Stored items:
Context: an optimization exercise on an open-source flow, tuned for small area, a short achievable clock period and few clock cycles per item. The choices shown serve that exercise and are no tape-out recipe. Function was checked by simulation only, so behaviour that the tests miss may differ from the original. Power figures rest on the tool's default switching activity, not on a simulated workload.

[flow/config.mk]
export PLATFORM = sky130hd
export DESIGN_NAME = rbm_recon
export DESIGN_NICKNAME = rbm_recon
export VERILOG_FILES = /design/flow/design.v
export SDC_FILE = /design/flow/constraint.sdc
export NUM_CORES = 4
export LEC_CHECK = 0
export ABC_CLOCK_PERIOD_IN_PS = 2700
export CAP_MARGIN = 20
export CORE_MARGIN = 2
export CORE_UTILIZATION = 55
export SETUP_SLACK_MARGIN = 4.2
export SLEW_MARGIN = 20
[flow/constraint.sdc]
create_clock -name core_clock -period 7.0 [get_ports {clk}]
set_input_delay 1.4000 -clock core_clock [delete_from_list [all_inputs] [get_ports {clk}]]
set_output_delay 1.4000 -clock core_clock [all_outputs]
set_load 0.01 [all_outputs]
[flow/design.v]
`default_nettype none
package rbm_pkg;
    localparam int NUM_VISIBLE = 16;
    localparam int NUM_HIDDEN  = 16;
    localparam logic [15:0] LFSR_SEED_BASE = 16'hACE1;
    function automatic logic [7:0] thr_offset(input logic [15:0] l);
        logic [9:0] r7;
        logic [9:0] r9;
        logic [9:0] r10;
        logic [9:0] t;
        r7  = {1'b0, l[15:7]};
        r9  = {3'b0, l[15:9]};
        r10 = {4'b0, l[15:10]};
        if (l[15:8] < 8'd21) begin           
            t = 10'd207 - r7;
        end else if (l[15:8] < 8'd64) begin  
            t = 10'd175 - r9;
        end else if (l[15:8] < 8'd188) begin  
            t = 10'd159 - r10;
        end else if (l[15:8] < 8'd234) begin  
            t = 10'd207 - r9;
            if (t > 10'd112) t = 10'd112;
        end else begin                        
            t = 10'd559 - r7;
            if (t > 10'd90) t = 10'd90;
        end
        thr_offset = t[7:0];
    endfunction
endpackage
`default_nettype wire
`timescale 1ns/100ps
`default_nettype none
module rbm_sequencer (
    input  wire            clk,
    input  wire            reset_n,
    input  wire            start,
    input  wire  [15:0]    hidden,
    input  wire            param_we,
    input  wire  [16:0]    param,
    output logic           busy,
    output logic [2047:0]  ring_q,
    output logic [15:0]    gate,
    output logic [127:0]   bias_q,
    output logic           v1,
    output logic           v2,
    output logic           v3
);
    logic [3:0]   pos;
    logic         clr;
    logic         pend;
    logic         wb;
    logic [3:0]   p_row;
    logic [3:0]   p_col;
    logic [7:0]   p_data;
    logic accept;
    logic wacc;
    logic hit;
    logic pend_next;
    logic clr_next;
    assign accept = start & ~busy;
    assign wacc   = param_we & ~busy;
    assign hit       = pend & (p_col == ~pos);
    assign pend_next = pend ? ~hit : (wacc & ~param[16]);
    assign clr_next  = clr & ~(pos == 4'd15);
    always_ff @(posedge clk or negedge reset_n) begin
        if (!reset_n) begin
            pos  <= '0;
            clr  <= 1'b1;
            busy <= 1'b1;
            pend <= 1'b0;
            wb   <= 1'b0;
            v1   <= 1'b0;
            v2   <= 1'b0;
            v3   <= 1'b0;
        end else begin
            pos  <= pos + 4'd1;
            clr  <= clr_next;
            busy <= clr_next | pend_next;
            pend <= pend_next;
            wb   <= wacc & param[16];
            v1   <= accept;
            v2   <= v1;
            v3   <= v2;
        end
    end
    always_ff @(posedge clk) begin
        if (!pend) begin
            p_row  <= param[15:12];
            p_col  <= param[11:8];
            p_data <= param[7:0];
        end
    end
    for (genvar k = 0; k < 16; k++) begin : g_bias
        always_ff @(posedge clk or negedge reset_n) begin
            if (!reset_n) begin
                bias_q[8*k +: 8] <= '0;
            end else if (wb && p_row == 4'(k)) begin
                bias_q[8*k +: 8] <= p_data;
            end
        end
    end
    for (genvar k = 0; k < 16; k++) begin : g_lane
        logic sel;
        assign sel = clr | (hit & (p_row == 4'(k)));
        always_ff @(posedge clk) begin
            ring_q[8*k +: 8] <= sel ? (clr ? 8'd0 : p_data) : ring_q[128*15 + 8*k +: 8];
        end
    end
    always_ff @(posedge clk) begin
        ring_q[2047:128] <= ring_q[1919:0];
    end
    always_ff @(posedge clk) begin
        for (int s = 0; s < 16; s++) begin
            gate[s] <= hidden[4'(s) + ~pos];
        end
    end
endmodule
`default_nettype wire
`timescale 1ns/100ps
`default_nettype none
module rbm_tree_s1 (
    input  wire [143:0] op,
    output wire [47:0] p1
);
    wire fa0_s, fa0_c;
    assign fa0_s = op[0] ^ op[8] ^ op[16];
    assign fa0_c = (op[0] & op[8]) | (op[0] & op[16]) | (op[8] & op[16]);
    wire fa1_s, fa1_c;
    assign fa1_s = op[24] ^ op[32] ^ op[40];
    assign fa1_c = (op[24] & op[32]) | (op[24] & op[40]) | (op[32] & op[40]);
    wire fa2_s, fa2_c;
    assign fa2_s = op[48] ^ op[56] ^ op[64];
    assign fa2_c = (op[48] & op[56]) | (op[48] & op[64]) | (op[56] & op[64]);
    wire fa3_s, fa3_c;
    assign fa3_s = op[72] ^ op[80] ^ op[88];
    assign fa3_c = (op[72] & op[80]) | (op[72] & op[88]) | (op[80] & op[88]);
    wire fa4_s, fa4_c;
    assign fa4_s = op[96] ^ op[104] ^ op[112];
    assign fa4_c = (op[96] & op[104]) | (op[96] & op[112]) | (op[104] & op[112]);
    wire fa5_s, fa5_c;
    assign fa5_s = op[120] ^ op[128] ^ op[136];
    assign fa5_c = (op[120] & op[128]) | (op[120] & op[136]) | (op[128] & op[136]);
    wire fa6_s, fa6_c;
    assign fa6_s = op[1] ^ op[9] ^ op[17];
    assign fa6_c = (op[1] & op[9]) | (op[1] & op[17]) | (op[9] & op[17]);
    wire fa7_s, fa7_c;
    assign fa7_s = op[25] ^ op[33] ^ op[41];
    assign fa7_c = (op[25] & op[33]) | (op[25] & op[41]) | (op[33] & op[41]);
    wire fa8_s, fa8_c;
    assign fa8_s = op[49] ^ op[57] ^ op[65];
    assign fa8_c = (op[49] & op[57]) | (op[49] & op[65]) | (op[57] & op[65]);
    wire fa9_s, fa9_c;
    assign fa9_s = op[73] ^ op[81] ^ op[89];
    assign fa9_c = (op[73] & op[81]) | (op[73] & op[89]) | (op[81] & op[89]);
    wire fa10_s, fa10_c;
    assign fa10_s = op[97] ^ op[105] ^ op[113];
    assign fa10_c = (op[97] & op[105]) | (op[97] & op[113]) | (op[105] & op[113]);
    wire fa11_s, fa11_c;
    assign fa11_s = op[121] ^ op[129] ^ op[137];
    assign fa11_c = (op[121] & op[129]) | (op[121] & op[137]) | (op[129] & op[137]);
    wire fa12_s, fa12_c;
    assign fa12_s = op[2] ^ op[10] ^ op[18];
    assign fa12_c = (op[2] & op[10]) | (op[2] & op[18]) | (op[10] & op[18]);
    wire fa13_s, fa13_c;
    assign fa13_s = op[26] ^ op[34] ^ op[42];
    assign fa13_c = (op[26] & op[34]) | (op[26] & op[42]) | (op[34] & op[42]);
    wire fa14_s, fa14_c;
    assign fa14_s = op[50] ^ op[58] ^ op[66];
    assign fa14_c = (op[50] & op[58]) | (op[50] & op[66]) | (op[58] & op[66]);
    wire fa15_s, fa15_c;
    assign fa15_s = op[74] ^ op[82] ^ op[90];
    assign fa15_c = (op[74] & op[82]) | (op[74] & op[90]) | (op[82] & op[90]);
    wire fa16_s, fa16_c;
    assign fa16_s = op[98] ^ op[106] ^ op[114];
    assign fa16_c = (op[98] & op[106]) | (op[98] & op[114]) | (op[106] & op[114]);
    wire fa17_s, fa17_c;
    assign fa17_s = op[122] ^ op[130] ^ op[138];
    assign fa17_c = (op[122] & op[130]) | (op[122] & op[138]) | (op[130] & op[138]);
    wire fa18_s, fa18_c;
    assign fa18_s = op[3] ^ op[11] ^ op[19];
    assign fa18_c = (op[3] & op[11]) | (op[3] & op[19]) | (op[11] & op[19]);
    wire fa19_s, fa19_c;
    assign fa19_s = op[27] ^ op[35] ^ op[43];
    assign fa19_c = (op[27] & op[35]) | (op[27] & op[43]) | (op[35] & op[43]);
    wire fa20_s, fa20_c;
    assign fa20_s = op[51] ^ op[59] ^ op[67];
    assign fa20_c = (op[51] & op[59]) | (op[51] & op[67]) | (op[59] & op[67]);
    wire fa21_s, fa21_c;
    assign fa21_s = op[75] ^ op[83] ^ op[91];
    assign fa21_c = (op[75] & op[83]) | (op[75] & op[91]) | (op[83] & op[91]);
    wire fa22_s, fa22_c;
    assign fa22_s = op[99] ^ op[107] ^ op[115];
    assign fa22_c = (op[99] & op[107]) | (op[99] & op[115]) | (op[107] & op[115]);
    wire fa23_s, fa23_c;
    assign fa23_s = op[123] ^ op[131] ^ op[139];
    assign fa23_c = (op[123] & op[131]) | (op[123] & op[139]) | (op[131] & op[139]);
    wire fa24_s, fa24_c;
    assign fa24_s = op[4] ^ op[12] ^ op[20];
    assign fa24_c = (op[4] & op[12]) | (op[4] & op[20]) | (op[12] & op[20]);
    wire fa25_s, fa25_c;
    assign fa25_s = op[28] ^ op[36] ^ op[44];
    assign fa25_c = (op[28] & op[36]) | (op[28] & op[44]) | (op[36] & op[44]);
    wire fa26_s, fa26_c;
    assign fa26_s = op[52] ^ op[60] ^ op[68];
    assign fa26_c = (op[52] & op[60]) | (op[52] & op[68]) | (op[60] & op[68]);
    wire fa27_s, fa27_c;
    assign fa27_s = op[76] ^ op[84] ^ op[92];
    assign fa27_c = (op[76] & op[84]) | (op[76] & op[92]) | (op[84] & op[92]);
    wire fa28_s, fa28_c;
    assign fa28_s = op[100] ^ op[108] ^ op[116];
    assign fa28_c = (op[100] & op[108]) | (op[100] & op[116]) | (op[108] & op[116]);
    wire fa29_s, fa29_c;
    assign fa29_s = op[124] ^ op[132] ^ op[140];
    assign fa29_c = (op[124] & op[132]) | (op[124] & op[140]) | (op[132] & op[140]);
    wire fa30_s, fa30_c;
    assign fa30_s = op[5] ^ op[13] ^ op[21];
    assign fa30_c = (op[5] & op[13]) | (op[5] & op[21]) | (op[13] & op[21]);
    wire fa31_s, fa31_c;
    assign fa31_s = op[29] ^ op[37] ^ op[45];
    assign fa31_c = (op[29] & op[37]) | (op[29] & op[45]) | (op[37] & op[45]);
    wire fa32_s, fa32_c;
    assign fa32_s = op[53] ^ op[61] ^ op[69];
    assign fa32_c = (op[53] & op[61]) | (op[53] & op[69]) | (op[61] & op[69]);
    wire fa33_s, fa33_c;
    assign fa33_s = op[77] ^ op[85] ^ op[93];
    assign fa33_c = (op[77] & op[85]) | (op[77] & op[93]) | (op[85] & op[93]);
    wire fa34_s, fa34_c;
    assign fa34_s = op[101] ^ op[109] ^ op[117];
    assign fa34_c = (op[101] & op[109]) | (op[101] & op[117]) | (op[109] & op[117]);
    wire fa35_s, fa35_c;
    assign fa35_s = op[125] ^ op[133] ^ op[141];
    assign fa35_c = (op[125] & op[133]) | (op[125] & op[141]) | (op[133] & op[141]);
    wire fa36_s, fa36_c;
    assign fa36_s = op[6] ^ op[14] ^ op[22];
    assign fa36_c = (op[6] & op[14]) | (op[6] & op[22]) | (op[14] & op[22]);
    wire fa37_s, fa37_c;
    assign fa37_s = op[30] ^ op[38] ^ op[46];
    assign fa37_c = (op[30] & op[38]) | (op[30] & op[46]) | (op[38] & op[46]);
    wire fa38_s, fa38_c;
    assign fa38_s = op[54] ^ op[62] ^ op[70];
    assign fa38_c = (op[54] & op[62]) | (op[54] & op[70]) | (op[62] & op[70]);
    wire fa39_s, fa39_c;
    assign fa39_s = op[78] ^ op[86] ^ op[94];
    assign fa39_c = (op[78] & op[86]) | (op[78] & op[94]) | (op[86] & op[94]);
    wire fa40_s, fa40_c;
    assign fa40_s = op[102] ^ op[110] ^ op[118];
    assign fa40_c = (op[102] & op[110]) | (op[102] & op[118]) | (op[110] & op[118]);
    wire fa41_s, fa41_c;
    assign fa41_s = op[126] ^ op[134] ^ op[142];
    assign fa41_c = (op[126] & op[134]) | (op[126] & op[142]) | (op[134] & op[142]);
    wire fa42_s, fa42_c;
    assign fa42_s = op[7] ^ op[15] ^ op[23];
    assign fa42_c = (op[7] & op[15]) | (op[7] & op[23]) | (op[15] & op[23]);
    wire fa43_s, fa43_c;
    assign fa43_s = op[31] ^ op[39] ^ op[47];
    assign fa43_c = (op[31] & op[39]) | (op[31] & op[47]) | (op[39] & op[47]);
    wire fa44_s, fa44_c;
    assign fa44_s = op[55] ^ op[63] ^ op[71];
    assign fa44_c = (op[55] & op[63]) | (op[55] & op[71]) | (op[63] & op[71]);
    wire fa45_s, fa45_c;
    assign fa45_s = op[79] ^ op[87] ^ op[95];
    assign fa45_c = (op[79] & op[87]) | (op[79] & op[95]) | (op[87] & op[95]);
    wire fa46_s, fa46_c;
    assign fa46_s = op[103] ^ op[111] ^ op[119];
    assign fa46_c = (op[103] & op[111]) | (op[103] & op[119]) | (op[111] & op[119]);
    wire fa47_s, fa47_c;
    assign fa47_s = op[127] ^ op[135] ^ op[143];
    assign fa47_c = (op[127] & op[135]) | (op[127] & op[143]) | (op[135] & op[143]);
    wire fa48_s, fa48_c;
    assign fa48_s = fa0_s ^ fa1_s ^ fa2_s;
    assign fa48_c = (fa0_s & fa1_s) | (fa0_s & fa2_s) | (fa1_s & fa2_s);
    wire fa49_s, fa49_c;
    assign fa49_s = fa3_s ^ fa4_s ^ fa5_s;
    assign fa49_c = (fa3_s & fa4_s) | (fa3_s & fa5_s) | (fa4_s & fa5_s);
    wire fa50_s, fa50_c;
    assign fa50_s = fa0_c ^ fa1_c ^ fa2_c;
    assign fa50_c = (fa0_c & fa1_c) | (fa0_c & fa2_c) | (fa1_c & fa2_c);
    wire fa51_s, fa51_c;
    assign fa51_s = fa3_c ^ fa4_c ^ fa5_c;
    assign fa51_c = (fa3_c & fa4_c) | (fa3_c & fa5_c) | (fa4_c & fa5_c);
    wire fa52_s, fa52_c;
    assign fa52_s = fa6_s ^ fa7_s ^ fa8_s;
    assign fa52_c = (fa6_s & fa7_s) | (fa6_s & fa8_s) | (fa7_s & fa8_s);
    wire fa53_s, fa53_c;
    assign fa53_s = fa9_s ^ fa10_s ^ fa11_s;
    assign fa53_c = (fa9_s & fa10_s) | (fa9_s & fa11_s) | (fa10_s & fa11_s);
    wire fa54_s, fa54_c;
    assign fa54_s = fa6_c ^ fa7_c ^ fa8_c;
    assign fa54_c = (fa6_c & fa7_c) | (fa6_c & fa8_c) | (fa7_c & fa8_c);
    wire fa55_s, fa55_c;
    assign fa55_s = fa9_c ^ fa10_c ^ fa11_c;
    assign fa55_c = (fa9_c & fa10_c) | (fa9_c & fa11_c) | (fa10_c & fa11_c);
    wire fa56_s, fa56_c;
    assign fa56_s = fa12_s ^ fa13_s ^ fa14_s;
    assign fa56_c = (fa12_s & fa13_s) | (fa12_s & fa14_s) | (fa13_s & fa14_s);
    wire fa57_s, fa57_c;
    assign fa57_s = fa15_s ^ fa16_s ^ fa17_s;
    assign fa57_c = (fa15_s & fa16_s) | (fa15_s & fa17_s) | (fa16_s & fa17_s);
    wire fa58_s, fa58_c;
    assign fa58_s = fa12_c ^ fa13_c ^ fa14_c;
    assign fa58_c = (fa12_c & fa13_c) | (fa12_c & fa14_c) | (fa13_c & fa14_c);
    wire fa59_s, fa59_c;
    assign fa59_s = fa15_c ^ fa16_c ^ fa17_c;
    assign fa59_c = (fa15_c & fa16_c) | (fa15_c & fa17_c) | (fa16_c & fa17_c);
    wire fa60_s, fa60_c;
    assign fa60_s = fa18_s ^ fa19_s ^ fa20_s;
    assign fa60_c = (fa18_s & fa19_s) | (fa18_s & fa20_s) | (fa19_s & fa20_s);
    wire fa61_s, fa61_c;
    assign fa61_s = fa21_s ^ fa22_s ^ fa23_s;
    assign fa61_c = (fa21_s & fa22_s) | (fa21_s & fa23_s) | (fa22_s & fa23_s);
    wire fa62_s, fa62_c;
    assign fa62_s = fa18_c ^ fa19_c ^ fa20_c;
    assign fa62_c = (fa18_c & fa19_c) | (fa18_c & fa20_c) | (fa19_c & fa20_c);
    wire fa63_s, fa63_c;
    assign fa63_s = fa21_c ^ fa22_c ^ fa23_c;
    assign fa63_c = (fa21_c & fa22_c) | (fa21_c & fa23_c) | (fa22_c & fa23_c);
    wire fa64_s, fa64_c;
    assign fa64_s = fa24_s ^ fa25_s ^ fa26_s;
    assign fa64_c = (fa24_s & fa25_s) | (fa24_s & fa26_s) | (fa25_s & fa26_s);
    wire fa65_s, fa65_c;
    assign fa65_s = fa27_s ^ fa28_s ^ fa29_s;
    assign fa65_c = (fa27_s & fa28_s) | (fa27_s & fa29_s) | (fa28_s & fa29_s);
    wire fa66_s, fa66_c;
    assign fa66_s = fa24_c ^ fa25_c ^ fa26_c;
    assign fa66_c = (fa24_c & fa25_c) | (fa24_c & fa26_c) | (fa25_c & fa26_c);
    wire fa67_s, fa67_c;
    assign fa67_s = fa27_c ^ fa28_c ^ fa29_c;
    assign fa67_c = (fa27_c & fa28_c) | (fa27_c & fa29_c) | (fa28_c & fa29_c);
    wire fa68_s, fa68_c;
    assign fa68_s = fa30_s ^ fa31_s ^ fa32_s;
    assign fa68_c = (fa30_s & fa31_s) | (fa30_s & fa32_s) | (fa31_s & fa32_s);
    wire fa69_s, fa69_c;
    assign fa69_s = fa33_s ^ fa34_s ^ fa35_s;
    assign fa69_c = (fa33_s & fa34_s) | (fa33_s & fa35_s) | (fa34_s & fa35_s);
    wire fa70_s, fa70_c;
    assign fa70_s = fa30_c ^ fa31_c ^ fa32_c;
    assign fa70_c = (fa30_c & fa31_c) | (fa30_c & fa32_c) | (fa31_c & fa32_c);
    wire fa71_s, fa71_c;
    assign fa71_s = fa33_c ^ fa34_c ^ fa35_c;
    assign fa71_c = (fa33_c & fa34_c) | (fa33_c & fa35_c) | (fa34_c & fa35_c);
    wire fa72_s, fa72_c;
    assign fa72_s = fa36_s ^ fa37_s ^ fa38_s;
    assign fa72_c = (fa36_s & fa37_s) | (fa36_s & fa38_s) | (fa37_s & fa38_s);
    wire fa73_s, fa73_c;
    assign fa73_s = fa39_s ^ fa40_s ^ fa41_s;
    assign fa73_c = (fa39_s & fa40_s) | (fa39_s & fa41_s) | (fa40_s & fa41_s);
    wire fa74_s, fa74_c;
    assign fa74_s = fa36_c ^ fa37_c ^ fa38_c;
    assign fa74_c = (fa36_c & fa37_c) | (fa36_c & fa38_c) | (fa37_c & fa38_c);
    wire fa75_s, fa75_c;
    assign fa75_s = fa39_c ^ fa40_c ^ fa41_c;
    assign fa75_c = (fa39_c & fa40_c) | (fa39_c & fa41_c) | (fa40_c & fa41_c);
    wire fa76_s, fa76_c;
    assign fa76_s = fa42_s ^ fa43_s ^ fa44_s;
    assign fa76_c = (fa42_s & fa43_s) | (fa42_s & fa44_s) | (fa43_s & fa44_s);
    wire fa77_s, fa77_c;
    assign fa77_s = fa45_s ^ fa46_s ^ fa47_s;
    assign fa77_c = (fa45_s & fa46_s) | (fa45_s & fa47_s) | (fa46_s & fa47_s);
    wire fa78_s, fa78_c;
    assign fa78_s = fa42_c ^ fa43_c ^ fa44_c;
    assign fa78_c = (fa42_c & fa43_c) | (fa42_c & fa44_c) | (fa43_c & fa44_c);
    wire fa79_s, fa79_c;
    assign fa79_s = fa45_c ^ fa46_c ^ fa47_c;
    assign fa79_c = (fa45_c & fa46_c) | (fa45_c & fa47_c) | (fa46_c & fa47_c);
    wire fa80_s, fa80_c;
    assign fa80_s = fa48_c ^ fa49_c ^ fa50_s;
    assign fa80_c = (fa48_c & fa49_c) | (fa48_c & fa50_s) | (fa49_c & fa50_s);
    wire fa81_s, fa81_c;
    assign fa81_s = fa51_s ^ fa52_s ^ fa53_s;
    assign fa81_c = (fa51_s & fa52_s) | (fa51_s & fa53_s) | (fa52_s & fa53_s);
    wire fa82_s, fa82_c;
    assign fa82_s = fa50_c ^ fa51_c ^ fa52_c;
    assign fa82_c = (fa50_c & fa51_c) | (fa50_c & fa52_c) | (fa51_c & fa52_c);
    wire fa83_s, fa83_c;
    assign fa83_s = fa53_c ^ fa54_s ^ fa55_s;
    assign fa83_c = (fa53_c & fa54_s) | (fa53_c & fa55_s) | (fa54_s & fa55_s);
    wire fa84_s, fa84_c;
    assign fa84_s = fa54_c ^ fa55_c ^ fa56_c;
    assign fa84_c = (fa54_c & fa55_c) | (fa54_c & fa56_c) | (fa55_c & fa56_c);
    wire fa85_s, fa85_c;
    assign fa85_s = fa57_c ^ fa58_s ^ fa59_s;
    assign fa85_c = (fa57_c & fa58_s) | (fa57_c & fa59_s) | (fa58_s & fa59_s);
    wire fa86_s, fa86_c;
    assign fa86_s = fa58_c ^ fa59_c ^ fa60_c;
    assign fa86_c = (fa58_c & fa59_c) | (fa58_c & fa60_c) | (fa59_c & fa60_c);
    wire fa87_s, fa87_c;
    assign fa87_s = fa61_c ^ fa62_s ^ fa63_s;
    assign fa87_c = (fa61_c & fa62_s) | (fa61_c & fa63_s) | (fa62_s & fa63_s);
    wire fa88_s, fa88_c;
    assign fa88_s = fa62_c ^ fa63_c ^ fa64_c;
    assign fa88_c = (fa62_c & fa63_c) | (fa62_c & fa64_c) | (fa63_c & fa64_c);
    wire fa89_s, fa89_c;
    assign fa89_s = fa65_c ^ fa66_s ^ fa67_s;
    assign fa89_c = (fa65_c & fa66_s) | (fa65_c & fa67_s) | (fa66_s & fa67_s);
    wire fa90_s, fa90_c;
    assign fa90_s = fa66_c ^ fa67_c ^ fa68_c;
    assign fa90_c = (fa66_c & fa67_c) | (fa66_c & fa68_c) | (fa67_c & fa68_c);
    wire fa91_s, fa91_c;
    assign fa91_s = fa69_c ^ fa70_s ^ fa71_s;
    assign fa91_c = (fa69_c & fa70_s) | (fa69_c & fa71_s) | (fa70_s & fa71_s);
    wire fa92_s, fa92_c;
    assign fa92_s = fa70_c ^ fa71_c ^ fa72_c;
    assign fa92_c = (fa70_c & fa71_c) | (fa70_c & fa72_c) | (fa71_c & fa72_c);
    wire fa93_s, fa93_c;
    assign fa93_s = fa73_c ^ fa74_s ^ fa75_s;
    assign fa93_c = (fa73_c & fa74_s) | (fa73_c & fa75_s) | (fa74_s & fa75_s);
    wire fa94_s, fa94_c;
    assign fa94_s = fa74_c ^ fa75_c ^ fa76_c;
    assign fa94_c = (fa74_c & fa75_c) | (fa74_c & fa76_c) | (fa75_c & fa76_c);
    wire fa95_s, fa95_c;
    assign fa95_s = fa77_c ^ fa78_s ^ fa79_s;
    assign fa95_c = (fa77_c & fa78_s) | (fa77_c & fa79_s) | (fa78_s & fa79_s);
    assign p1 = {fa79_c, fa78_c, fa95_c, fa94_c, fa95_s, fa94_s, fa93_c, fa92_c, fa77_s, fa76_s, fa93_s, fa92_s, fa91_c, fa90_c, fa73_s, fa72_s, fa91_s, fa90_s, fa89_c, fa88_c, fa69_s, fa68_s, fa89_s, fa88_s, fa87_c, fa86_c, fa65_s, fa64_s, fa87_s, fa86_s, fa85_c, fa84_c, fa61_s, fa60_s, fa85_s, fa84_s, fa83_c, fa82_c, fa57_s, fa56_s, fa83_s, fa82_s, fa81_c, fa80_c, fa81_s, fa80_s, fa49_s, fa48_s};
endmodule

_Task item_
From the records above, transcribe without alteration every line from the one with "assign fa80_c = (fa48_c" to the one with "assign fa87_s = fa61_c ^ fa62_s ^ fa63_s;", inclusive.

_Response box_
    assign fa80_c = (fa48_c & fa49_c) | (fa48_c & fa50_s) | (fa49_c & fa50_s);
    wire fa81_s, fa81_c;
    assign fa81_s = fa51_s ^ fa52_s ^ fa53_s;
    assign fa81_c = (fa51_s & fa52_s) | (fa51_s & fa53_s) | (fa52_s & fa53_s);
    wire fa82_s, fa82_c;
    assign fa82_s = fa50_c ^ fa51_c ^ fa52_c;
    assign fa82_c = (fa50_c & fa51_c) | (fa50_c & fa52_c) | (fa51_c & fa52_c);
    wire fa83_s, fa83_c;
    assign fa83_s = fa53_c ^ fa54_s ^ fa55_s;
    assign fa83_c = (fa53_c & fa54_s) | (fa53_c & fa55_s) | (fa54_s & fa55_s);
    wire fa84_s, fa84_c;
    assign fa84_s = fa54_c ^ fa55_c ^ fa56_c;
    assign fa84_c = (fa54_c & fa55_c) | (fa54_c & fa56_c) | (fa55_c & fa56_c);
    wire fa85_s, fa85_c;
    assign fa85_s = fa57_c ^ fa58_s ^ fa59_s;
    assign fa85_c = (fa57_c & fa58_s) | (fa57_c & fa59_s) | (fa58_s & fa59_s);
    wire fa86_s, fa86_c;
    assign fa86_s = fa58_c ^ fa59_c ^ fa60_c;
    assign fa86_c = (fa58_c & fa59_c) | (fa58_c & fa60_c) | (fa59_c & fa60_c);
    wire fa87_s, fa87_c;
    assign fa87_s = fa61_c ^ fa62_s ^ fa63_s;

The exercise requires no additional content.